- **Task**: Begin at the first line below and copy each line exactly, ending with the line where "not counted) |" appears.

(Collected data)
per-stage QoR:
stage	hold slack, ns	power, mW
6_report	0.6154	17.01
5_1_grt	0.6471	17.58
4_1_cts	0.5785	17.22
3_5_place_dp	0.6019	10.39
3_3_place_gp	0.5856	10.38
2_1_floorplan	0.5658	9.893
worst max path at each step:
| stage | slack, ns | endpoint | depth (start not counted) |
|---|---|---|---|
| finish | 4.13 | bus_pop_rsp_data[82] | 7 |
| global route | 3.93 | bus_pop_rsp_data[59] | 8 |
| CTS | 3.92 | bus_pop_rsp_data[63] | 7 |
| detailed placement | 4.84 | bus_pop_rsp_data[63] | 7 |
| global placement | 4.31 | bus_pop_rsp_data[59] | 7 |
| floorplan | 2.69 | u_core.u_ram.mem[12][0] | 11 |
===== src/rtl/adc_sample_filter.sv =====
// adc_sample_filter: per-channel moving-average filter for the side and diagonal ADC sensors.
// Each channel keeps a 2^WINDOW_LOG2 circular buffer and a running sum; output is floor(sum / N).
// Optional macro ADC_NEG_CLAMP_EN: replaces negative samples with 0 before they enter the window.
module adc_sample_filter #(
    parameter int WINDOW_LOG2 = 3
) (
    input  logic        clk,
    input  logic        reset,
    input  logic        sample_valid,
    input  logic        sample_channel,
    input  logic [15:0] sample_data,
    output logic [15:0] side_adc_data,
    output logic [15:0] diag_adc_data,
    output logic        side_valid,
    output logic        diag_valid,
    output logic        side_primed,
    output logic        diag_primed
);
    localparam int N  = 1 << WINDOW_LOG2;
    localparam int SW = 16 + WINDOW_LOG2;
    localparam int CW = WINDOW_LOG2 + 1;
    localparam logic [CW-1:0] FULL = CW'(N);

    logic signed [15:0]      buf_q [2][N];
    logic signed [SW-1:0]    sum_q [2];
    logic [WINDOW_LOG2-1:0]  ptr_q [2];
    logic [CW-1:0]           cnt_q [2];
    logic [15:0]             out_q [2];
    logic                    vld_q [2];

    logic signed [15:0]      smp;
    logic signed [SW-1:0]    sum_d;
    logic [CW-1:0]           cnt_d;

`ifdef ADC_NEG_CLAMP_EN
    assign smp = sample_data[15] ? 16'sd0 : sample_data;
`else
    assign smp = sample_data;
`endif

    // Next running sum and fill count for the channel addressed by this sample.
    always_comb begin
        sum_d = sum_q[sample_channel] - buf_q[sample_channel][ptr_q[sample_channel]] + smp;
        cnt_d = (cnt_q[sample_channel] == FULL) ? FULL : cnt_q[sample_channel] + 1'b1;
    end

    // Window state and registered outputs; only the addressed channel changes on accept.
    always_ff @(posedge clk) begin
        if (reset) begin
            for (int c = 0; c < 2; c++) begin
                for (int i = 0; i < N; i++) buf_q[c][i] <= '0;
                sum_q[c] <= '0;
                ptr_q[c] <= '0;
                cnt_q[c] <= '0;
                out_q[c] <= '0;
                vld_q[c] <= 1'b0;
            end
        end else begin
            vld_q[0] <= 1'b0;
            vld_q[1] <= 1'b0;
            if (sample_valid) begin
                buf_q[sample_channel][ptr_q[sample_channel]] <= smp;
                sum_q[sample_channel] <= sum_d;
                ptr_q[sample_channel] <= ptr_q[sample_channel] + 1'b1;
                cnt_q[sample_channel] <= cnt_d;
                out_q[sample_channel] <= sum_d[WINDOW_LOG2 +: 16];
                vld_q[sample_channel] <= (cnt_d == FULL);
            end
        end
    end

    assign side_adc_data = out_q[0];
    assign diag_adc_data = out_q[1];
    assign side_valid    = vld_q[0];
    assign diag_valid    = vld_q[1];
    assign side_primed   = (cnt_q[0] == FULL);
    assign diag_primed   = (cnt_q[1] == FULL);
endmodule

- **Response area**:
per-stage QoR:
stage	hold slack, ns	power, mW
6_report	0.6154	17.01
5_1_grt	0.6471	17.58
4_1_cts	0.5785	17.22
3_5_place_dp	0.6019	10.39
3_3_place_gp	0.5856	10.38
2_1_floorplan	0.5658	9.893
worst max path at each step:
| stage | slack, ns | endpoint | depth (start not counted) |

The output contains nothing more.